[Announcer:] An address by the Prime Minister, the Honourable P. J. KEATING, on the Federal Government response to the Mabo High Court decision.
When the High Court of Australia handed down the Mabo judgement last year, it set our generation of Australians a great challenge.
The Court's decision was unquestionably just.
It rejected a lie and acknowledged a truth. The lie was terra nullius – the convenient fiction that Australia had been a land of no one.
The truth was native title – the fact that the land had once belonged to Aboriginal and Torres Strait Islander Australians and that in some places a legal right to it had survived the 200 years of European settlement.
So here was an issue the country could not ignore – either legally, or morally.
There was another form of title that had to become part of the way we manage land in Australia.
We owe it to Aboriginal Australians, to all Australians – indeed, we owe it to our fair and democratic traditions and to future generations – to recognise native title.
Tonight we are within reach of an enlightened, practical response to Mabo. I’ll be proposing legislation to Parliament this week which meets both the spirit of the High Court’s decision and Australia’s responsibilities and needs.
The Bill will necessarily be complex, but this evening I want to cut through the complexity to some of its simple principles.

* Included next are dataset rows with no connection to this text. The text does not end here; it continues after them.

### src/rtl/reorder_buffer.sv
// reorder_buffer: circular in-order reorder buffer for the Tomasulo core.
// Entries are allocated at the tail, filled out of order from the CDB, and
// retired one per cycle from the head. A mispredicted BRANCH/JALR at commit
// raises a flush pulse and empties the buffer.
// Optional feature macro: ROB_CDB_BYPASS_EN forwards a same-cycle CDB result
// into the operand queries.
module reorder_buffer #(
  parameter int RoB_WIDTH = 2,
  parameter int RoB_SIZE  = 1 << RoB_WIDTH,
  parameter int NON_DEP   = 1 << RoB_WIDTH
) (
  input  logic                 clk_in,
  input  logic                 rst_in,
  input  logic                 rdy_in,
  input  logic                 alloc_en,
  input  logic [1:0]           alloc_type,
  input  logic [4:0]           alloc_rd,
  input  logic [31:0]          alloc_pc,
  input  logic [31:0]          alloc_pred_pc,
  output logic [RoB_WIDTH-1:0] alloc_index,
  input  logic                 CDB_update_en,
  input  logic [RoB_WIDTH-1:0] CDB_update_index,
  input  logic [31:0]          CDB_update_data,
  input  logic [RoB_WIDTH-1:0] query_j_index,
  output logic                 query_j_ready,
  output logic [31:0]          query_j_data,
  input  logic [RoB_WIDTH-1:0] query_k_index,
  output logic                 query_k_ready,
  output logic [31:0]          query_k_data,
  output logic                 commit_en,
  output logic [4:0]           commit_rd,
  output logic [31:0]          commit_data,
  output logic [RoB_WIDTH-1:0] commit_robEntry,
  output logic                 flush_signal,
  output logic [31:0]          flush_pc,
  output logic                 isFull,
  output logic                 isEmpty
);

  typedef enum logic [1:0] {
    TYPE_ALU     = 2'd0,
    TYPE_BRANCH  = 2'd1,
    TYPE_JALR    = 2'd2,
    TYPE_ALU_ALT = 2'd3
  } rob_type_e;

  // NON_DEP equals the entry count, which is also the occupancy of a full buffer.
  localparam logic [RoB_WIDTH:0]   FULL_COUNT = NON_DEP[RoB_WIDTH:0];
  localparam logic [RoB_WIDTH:0]   CNT_ONE    = 1;
  localparam logic [RoB_WIDTH-1:0] PTR_ONE    = 1;

  logic [RoB_SIZE-1:0] busy;
  logic [RoB_SIZE-1:0] ready;
  rob_type_e           etype  [RoB_SIZE];
  logic [4:0]          erd    [RoB_SIZE];
  logic [31:0]         evalue [RoB_SIZE];
  logic [31:0]         epc    [RoB_SIZE];
  logic [31:0]         epred  [RoB_SIZE];

  logic [RoB_WIDTH-1:0] head;
  logic [RoB_WIDTH-1:0] tail;
  logic [RoB_WIDTH:0]   count;

  logic        do_alloc;
  logic        do_cdb;
  logic        do_commit;
  logic        do_flush;
  rob_type_e   head_type;
  logic [4:0]  commit_rd_next;
  logic [31:0] commit_data_next;

  assign alloc_index = tail;
  assign isFull      = (count == FULL_COUNT);
  assign isEmpty     = (count == '0);

  // Per-cycle decisions from registered state; rdy_in gating happens at the edge.
  always_comb begin
    head_type        = etype[head];
    do_commit        = busy[head] && ready[head];
    do_flush         = do_commit && (head_type == TYPE_BRANCH || head_type == TYPE_JALR)
                       && (evalue[head] != epred[head]);
    do_alloc         = alloc_en && !isFull && !flush_signal;
    do_cdb           = CDB_update_en && busy[CDB_update_index] && !flush_signal;
    commit_rd_next   = erd[head];
    commit_data_next = evalue[head];
    case (head_type)
      TYPE_BRANCH: commit_rd_next   = '0;
      TYPE_JALR:   commit_data_next = epc[head] + 32'd4;
      default:     ;
    endcase
  end

  // Operand lookups for the dispatcher.
  always_comb begin
    query_j_ready = busy[query_j_index] && ready[query_j_index];
    query_j_data  = query_j_ready ? evalue[query_j_index] : '0;
    query_k_ready = busy[query_k_index] && ready[query_k_index];
    query_k_data  = query_k_ready ? evalue[query_k_index] : '0;
`ifdef ROB_CDB_BYPASS_EN
    if (CDB_update_en && !flush_signal && (CDB_update_index == query_j_index)) begin
      query_j_ready = 1'b1;
      query_j_data  = CDB_update_data;
    end
    if (CDB_update_en && !flush_signal && (CDB_update_index == query_k_index)) begin
      query_k_ready = 1'b1;
      query_k_data  = CDB_update_data;
    end
`endif
  end

  // Entry storage, pointers, occupancy and registered commit/flush outputs.
  // Commit is applied after the CDB write so a CDB hit on the retiring head
  // leaves that slot cleared.
  always_ff @(posedge clk_in or posedge rst_in) begin
    if (rst_in) begin
      busy            <= '0;
      ready           <= '0;
      for (int unsigned i = 0; i < RoB_SIZE; i++) begin
        etype[i]  <= TYPE_ALU;
        erd[i]    <= '0;
        evalue[i] <= '0;
        epc[i]    <= '0;
        epred[i]  <= '0;
      end
      head            <= '0;
      tail            <= '0;
      count           <= '0;
      commit_en       <= 1'b0;
      commit_rd       <= '0;
      commit_data     <= '0;
      commit_robEntry <= '0;
      flush_signal    <= 1'b0;
      flush_pc        <= '0;
    end else begin
      commit_en    <= 1'b0;
      flush_signal <= 1'b0;
      if (rdy_in) begin
        if (do_commit) begin
          commit_en       <= 1'b1;
          commit_rd       <= commit_rd_next;
          commit_data     <= commit_data_next;
          commit_robEntry <= head;
        end
        if (do_flush) begin
          flush_signal <= 1'b1;
          flush_pc     <= evalue[head];
          busy         <= '0;
          ready        <= '0;
          head         <= '0;
          tail         <= '0;
          count        <= '0;
        end else begin
          if (do_cdb) begin
            evalue[CDB_update_index] <= CDB_update_data;
            ready[CDB_update_index]  <= 1'b1;
          end
          if (do_alloc) begin
            busy[tail]  <= 1'b1;
            ready[tail] <= 1'b0;
            etype[tail] <= rob_type_e'(alloc_type);
            erd[tail]   <= alloc_rd;
            epc[tail]   <= alloc_pc;
            epred[tail] <= alloc_pred_pc;
            tail        <= tail + PTR_ONE;
          end
          if (do_commit) begin
            busy[head]  <= 1'b0;
            ready[head] <= 1'b0;
            head        <= head + PTR_ONE;
          end
          if (do_alloc && !do_commit) begin
            count <= count + CNT_ONE;
          end else if (!do_alloc && do_commit) begin
            count <= count - CNT_ONE;
          end
        end
      end
    end
  end

endmodule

First, we need to get the background straight.
Over tens of thousands of years Aboriginal people had developed a complex culture built on a profound attachment to the land.
The land nourished them spiritually as well as materially. In the landscape and the life upon it they saw evidence of the epoch of creation. Down through the generations they passed on laws, customs, traditions and ceremonies reflecting an obligation to care for the land which went to the heart of their society.
Yet this most remarkable fact about Australia – this oldest continuous civilisation on earth – has until now been denied by Australian law.
The first European settlers declared that the land had belonged to no one and the Indigenous Australians were shunted aside, often with appalling brutality.
Much of the despair and degradation, conflict and disease, and many of the problems which Aboriginal Australians face today are a consequence of this dispossession.
We have no need nor any use for guilt. This generation cannot be held responsible for the cruelty of previous generations.
But to ignore Mabo would be the final cruelty, and we would be held responsible – by the world and by future generations of Australians.
And they'd be right to hold us responsible.
There is much in Australian history of which we can be tremendously proud – for here in Australia we have created a modern, tolerant, free, prosperous and democratic society.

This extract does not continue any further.